• [Assigned task] Entries follow. Give back exactly the lines starting at the one containing "export CELL_PAD_IN_SITES_GLOBAL_PLACEMENT = 1" and ending at the one containing "set_load 0.1 [all_outputs]", and no other lines.

• [Dataset entries]
◆ ◆ ◆ ◆ ◆ ◆ ◆

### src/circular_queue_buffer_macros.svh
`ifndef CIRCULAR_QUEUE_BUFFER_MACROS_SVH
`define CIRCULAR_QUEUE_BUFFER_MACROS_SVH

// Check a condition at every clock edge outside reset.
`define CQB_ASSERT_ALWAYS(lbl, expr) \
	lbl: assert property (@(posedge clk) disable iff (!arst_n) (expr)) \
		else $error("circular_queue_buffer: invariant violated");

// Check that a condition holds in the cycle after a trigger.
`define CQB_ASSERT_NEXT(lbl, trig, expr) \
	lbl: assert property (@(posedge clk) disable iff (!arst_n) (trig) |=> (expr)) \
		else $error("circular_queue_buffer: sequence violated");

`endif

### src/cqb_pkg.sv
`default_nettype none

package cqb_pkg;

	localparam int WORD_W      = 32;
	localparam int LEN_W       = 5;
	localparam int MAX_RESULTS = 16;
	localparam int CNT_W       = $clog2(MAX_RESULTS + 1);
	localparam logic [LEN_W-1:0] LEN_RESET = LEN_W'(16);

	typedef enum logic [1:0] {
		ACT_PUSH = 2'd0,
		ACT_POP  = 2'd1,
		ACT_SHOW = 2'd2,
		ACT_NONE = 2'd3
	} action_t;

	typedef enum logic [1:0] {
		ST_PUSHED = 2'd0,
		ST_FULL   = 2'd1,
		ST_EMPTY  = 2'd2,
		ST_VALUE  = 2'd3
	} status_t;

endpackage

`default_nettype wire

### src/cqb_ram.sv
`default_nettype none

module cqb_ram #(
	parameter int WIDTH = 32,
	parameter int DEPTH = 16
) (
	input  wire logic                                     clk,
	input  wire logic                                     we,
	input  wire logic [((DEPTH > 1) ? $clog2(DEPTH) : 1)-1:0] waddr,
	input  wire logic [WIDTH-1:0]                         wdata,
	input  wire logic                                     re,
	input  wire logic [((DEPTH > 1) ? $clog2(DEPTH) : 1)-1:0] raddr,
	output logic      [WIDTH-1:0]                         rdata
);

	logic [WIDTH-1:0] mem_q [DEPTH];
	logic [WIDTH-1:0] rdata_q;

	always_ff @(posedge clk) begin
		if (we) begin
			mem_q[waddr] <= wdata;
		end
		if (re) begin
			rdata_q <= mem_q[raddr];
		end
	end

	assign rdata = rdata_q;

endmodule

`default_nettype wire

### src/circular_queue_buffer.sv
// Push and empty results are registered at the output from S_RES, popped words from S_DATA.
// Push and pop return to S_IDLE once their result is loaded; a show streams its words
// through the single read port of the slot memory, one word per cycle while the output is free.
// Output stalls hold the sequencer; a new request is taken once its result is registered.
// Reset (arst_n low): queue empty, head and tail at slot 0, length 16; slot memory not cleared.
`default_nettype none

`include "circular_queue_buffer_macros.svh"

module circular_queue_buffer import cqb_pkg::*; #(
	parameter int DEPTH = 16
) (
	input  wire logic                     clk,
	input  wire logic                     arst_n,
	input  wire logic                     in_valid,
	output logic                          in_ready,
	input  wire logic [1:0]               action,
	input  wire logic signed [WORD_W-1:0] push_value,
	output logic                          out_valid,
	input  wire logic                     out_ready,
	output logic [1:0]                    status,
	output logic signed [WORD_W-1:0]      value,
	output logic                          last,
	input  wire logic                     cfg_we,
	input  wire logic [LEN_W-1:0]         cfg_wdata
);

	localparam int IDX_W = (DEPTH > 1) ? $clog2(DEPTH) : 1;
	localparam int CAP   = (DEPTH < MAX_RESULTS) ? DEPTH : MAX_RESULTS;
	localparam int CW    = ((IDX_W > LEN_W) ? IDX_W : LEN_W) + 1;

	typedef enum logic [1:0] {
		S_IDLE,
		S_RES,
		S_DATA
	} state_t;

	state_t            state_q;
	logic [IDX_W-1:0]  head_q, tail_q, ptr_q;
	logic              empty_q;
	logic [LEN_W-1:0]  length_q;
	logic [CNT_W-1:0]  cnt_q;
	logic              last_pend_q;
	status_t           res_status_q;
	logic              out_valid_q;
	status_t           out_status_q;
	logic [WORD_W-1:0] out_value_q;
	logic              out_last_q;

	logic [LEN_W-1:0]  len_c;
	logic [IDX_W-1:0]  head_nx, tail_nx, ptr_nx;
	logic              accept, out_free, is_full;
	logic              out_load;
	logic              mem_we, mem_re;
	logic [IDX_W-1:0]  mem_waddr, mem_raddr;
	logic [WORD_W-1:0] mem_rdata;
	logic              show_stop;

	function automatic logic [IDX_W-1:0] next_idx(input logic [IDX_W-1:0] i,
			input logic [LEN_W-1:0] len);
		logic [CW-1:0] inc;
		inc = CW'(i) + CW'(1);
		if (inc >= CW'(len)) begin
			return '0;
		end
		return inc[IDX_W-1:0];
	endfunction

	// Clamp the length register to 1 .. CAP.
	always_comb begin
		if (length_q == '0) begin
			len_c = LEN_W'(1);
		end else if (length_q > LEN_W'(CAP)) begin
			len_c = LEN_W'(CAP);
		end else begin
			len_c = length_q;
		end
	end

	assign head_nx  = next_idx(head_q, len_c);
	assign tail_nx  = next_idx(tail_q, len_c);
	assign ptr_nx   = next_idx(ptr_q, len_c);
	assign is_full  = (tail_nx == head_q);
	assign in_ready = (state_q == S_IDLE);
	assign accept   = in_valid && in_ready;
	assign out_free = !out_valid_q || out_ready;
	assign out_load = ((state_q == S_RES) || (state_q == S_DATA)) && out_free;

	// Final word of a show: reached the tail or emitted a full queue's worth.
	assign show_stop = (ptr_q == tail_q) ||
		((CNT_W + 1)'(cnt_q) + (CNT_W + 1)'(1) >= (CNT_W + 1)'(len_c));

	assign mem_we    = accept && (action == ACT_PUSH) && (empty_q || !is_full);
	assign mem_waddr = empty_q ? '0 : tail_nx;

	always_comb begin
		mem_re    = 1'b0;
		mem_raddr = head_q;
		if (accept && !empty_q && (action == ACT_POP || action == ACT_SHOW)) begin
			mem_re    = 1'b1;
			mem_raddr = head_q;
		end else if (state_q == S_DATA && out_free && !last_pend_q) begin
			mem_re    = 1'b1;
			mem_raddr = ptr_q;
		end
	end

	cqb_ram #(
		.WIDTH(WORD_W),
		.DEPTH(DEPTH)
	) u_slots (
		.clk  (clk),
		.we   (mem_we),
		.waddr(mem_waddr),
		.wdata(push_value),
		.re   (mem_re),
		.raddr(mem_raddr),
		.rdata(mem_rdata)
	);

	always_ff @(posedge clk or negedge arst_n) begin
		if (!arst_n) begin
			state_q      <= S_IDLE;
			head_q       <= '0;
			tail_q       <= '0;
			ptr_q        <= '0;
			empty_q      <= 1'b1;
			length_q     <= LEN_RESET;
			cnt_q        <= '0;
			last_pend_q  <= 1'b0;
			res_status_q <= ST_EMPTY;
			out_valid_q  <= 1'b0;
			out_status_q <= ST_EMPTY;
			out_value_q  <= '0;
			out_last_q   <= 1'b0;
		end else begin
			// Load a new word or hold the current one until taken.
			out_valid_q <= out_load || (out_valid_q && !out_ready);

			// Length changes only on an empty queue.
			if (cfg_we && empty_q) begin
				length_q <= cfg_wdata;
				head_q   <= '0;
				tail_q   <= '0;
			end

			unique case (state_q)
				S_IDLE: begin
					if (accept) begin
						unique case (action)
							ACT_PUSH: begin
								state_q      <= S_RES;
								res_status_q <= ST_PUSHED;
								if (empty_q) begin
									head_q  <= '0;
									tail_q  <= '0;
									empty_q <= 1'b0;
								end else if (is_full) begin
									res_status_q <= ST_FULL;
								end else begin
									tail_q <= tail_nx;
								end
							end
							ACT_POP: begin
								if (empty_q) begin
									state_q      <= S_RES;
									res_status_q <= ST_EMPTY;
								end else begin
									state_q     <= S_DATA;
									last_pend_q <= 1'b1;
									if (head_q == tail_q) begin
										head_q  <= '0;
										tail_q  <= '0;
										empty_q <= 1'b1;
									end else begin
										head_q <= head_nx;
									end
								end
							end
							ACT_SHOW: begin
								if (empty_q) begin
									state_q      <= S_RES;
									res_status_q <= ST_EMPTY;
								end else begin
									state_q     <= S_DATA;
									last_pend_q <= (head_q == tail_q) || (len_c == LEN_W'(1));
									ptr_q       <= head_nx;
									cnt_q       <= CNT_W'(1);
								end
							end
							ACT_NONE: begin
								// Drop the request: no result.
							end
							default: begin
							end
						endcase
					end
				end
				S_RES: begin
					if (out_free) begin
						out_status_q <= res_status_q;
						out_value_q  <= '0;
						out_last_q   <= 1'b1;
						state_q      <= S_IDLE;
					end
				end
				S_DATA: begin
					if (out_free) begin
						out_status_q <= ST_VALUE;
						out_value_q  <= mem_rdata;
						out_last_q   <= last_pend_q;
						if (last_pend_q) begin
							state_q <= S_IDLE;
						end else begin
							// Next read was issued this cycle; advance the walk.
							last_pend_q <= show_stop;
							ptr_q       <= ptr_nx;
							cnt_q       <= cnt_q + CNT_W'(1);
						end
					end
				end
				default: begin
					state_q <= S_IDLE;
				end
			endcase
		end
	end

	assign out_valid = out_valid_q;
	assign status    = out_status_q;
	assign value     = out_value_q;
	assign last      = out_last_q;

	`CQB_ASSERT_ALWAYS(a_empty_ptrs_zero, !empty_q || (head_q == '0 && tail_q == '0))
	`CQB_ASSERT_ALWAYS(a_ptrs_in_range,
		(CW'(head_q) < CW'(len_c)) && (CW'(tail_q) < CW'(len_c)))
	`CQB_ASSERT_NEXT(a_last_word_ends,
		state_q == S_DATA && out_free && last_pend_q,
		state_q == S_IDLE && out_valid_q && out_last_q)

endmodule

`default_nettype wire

◆ ◆ ◆ ◆ ◆ ◆ ◆

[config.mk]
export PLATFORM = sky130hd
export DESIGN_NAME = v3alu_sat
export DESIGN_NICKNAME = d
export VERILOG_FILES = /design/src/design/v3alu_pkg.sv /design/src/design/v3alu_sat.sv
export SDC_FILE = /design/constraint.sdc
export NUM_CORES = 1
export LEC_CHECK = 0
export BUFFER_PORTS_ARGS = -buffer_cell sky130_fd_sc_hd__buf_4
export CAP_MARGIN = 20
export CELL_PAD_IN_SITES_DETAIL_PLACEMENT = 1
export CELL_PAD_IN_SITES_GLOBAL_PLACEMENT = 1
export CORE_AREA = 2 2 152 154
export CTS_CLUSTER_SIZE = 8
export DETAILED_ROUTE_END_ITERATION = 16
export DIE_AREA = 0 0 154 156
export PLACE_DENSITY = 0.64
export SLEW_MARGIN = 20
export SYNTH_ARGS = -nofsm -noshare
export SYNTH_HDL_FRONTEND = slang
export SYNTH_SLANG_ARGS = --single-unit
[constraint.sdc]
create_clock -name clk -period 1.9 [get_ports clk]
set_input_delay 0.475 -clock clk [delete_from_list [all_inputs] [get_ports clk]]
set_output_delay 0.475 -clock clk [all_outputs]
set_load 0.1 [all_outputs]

◆ ◆ ◆ ◆ ◆ ◆ ◆

• [Answer to the problem]
export CELL_PAD_IN_SITES_GLOBAL_PLACEMENT = 1
export CORE_AREA = 2 2 152 154
export CTS_CLUSTER_SIZE = 8
export DETAILED_ROUTE_END_ITERATION = 16
export DIE_AREA = 0 0 154 156
export PLACE_DENSITY = 0.64
export SLEW_MARGIN = 20
export SYNTH_ARGS = -nofsm -noshare
export SYNTH_HDL_FRONTEND = slang
export SYNTH_SLANG_ARGS = --single-unit
[constraint.sdc]
create_clock -name clk -period 1.9 [get_ports clk]
set_input_delay 0.475 -clock clk [delete_from_list [all_inputs] [get_ports clk]]
set_output_delay 0.475 -clock clk [all_outputs]
set_load 0.1 [all_outputs]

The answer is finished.